INSTRUCTIONS TO FOLLOW
Under this line are the records; write out word for word the part that begins at the line containing "met4 | 0.0896 | 0 | 510" and ends at the line containing "1.93 | 1.98 |", and no more.

EXCERPTED RECORDS
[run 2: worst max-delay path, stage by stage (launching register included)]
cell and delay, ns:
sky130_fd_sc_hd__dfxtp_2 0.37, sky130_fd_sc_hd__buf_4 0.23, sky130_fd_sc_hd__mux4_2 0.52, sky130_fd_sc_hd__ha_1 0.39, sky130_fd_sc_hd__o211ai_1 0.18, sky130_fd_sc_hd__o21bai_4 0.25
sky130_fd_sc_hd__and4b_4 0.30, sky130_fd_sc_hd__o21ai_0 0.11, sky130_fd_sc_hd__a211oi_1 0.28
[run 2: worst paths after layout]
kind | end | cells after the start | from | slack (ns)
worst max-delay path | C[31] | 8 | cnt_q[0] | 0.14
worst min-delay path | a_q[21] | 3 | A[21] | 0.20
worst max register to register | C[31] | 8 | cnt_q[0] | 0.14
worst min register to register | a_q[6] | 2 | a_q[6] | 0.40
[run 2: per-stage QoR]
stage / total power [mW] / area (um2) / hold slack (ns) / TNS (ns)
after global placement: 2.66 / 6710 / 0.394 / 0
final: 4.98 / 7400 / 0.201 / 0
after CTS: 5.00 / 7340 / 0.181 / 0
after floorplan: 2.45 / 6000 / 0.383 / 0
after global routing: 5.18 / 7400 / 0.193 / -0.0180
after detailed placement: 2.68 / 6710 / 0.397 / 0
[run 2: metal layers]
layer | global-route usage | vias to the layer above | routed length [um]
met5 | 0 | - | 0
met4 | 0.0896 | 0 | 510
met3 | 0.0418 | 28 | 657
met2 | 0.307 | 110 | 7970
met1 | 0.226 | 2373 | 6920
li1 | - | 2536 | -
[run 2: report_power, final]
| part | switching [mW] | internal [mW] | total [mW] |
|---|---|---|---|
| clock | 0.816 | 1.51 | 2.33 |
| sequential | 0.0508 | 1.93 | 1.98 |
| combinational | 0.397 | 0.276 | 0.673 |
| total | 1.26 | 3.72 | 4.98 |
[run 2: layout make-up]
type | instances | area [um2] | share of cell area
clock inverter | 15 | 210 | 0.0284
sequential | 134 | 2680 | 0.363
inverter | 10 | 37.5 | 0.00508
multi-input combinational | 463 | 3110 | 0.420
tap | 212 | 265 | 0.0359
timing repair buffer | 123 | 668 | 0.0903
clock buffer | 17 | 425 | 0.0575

--

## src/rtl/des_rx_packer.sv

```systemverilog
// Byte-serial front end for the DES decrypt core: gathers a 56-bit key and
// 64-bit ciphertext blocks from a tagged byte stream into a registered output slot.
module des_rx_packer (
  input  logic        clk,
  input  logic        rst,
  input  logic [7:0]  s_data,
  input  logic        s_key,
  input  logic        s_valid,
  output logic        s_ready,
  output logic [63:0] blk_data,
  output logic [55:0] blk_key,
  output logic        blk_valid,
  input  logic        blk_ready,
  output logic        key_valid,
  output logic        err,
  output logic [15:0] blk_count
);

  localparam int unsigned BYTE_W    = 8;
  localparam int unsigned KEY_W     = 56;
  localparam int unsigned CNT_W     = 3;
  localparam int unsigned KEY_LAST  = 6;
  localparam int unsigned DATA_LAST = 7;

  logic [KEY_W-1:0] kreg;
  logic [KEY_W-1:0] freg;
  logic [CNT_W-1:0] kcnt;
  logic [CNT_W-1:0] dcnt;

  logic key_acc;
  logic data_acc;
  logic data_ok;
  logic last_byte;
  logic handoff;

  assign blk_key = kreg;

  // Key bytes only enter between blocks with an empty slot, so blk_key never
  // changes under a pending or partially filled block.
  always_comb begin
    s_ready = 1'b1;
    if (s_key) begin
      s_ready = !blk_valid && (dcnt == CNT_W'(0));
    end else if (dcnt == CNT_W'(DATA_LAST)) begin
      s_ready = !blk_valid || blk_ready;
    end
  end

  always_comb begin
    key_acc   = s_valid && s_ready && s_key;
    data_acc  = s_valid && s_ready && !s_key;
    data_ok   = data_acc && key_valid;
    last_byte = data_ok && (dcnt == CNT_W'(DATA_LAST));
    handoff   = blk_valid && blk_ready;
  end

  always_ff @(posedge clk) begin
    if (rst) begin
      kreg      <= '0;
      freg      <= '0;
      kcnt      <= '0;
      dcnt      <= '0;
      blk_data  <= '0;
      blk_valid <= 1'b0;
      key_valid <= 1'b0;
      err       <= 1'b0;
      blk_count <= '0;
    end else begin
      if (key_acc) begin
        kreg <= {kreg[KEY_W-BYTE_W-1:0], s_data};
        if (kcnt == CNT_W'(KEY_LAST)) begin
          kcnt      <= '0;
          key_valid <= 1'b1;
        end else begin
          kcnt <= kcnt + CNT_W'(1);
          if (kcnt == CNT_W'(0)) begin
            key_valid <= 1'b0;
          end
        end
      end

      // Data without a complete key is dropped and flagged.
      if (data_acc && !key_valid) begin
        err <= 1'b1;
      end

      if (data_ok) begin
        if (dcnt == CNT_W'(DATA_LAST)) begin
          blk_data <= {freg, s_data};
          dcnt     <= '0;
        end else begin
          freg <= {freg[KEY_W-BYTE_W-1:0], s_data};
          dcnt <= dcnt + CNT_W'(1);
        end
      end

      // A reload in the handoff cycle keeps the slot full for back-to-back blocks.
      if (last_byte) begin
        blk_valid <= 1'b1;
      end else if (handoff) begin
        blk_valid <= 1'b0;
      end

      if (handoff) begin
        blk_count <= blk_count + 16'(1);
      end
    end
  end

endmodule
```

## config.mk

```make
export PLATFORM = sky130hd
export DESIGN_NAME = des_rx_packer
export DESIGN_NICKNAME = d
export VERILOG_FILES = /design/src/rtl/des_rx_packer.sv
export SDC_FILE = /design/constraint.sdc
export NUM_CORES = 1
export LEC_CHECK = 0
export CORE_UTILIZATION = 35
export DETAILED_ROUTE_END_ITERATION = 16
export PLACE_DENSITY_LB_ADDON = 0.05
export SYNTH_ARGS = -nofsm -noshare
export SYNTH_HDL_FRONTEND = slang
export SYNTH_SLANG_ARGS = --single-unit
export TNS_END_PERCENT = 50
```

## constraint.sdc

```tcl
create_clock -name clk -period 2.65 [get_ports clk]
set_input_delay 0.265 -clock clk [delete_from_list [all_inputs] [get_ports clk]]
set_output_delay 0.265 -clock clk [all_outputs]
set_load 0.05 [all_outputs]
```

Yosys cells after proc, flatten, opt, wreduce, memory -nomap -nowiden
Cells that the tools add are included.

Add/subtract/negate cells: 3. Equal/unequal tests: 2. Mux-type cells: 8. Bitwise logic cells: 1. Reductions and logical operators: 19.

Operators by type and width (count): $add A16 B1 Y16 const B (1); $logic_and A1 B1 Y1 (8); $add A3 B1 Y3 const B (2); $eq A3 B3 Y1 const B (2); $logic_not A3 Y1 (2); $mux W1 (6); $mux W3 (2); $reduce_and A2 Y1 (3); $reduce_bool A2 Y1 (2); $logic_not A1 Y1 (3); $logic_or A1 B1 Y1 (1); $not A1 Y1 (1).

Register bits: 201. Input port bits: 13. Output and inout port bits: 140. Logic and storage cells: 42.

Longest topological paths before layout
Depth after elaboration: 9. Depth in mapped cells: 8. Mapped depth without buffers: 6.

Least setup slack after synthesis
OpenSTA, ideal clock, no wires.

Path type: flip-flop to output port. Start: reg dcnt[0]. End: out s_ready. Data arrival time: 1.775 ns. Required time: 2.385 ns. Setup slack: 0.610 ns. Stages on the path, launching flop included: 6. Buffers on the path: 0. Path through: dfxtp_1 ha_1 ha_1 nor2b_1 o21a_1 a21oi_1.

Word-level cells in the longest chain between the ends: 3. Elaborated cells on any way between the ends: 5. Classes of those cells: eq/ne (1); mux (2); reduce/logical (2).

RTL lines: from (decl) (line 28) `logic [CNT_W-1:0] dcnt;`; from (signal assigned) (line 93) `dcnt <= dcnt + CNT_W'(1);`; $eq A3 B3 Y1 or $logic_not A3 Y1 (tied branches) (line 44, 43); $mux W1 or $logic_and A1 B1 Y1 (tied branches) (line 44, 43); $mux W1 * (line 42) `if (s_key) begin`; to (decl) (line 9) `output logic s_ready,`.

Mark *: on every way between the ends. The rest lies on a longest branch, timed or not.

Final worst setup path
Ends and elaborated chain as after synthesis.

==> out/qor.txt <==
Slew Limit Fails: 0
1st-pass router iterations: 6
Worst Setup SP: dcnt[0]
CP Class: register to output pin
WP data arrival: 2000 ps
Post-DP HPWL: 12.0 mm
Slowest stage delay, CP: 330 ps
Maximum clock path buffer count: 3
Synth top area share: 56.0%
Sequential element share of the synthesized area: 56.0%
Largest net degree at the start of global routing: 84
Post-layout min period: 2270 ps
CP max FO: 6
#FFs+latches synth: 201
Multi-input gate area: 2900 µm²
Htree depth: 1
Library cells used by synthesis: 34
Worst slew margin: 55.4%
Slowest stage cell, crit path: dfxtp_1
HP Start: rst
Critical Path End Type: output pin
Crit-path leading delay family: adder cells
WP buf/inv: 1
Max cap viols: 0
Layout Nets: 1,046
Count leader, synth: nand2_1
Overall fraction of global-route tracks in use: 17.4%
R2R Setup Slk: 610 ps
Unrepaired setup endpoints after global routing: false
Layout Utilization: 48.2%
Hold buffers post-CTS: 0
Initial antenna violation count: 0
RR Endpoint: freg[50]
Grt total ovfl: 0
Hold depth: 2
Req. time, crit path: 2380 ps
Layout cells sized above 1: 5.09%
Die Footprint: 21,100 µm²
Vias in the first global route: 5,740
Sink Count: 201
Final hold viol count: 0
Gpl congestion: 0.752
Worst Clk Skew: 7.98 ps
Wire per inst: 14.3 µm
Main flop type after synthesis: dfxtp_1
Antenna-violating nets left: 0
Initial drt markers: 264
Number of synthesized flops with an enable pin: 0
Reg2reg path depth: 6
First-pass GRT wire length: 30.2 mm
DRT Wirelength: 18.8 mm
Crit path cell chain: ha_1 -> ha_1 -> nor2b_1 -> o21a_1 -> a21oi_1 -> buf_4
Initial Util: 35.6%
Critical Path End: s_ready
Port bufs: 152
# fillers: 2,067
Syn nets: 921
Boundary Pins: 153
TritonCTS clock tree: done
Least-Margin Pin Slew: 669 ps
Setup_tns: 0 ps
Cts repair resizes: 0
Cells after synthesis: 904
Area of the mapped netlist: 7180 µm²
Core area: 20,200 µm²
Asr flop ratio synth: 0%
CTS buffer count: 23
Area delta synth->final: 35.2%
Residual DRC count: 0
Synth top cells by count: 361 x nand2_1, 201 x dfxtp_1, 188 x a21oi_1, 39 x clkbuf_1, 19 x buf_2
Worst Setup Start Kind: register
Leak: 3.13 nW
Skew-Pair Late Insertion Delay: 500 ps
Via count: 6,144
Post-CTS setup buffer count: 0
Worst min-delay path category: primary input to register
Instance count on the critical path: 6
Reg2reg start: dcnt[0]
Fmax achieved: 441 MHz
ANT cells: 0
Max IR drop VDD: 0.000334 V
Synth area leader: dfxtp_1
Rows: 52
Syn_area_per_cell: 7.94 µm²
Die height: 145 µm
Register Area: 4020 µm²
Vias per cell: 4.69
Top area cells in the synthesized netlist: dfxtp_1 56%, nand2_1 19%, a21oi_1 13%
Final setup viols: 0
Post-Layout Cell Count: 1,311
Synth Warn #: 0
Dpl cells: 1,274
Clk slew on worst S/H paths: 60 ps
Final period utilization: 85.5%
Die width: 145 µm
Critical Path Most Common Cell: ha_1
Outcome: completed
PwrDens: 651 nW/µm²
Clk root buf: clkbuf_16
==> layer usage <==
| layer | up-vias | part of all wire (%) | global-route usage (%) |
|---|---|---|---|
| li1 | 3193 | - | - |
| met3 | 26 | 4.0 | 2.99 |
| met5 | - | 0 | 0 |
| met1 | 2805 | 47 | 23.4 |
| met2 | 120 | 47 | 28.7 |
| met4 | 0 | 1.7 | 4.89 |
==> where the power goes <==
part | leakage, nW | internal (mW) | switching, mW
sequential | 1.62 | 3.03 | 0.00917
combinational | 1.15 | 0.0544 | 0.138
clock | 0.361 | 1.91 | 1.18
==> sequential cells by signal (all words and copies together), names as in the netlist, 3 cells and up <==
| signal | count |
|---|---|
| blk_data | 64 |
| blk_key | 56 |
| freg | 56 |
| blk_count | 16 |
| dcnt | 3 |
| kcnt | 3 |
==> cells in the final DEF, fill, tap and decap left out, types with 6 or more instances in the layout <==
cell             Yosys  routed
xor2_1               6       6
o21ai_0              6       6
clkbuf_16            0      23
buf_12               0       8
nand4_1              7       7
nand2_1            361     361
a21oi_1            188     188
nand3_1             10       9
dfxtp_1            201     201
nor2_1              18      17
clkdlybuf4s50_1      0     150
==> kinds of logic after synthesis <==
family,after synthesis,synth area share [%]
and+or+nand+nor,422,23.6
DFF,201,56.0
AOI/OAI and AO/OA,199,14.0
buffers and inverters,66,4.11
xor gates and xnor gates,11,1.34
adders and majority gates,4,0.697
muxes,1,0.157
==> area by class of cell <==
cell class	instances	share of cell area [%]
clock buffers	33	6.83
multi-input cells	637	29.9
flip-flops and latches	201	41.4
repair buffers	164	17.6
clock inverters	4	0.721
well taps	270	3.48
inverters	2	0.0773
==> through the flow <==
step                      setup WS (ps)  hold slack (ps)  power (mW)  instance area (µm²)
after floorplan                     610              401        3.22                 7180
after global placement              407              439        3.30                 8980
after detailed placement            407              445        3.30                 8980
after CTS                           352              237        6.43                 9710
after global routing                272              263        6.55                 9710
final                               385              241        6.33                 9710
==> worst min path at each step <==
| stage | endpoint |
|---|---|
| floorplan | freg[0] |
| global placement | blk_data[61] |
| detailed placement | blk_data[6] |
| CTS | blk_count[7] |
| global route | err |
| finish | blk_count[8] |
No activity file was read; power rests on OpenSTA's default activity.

--

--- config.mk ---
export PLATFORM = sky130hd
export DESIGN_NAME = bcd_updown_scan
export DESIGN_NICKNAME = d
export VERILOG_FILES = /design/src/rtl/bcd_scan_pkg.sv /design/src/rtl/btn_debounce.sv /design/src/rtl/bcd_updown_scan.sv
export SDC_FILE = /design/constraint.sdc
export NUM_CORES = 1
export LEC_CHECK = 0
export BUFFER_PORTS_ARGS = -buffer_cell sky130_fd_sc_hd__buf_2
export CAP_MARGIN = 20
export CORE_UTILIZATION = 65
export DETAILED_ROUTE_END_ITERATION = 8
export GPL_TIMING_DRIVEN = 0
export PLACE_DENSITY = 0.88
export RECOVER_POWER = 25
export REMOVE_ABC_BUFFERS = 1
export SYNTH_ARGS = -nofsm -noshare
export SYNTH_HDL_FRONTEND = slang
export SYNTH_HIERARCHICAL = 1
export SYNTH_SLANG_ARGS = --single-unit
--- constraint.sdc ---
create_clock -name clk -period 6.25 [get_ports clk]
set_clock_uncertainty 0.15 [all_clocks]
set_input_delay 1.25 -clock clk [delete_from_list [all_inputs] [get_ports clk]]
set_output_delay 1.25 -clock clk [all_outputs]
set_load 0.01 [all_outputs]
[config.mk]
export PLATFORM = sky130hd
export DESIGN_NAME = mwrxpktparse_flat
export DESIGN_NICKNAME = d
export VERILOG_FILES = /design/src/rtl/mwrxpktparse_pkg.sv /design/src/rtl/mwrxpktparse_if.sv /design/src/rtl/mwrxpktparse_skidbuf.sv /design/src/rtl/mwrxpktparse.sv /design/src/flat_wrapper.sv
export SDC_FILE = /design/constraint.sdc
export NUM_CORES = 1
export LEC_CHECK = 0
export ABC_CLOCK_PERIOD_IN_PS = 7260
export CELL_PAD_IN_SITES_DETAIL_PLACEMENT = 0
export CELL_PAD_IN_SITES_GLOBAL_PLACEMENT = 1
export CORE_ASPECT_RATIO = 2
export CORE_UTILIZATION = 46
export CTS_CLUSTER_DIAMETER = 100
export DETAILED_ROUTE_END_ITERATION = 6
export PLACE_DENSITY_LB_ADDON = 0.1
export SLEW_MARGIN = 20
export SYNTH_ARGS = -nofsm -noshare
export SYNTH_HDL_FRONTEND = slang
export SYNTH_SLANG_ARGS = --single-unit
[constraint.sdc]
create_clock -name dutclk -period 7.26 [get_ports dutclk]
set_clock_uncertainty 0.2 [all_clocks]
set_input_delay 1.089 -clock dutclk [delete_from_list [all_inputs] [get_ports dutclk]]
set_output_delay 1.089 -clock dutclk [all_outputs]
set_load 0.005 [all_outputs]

EXPECTED OUTPUT
met4 | 0.0896 | 0 | 510
met3 | 0.0418 | 28 | 657
met2 | 0.307 | 110 | 7970
met1 | 0.226 | 2373 | 6920
li1 | - | 2536 | -
[run 2: report_power, final]
| part | switching [mW] | internal [mW] | total [mW] |
|---|---|---|---|
| clock | 0.816 | 1.51 | 2.33 |
| sequential | 0.0508 | 1.93 | 1.98 |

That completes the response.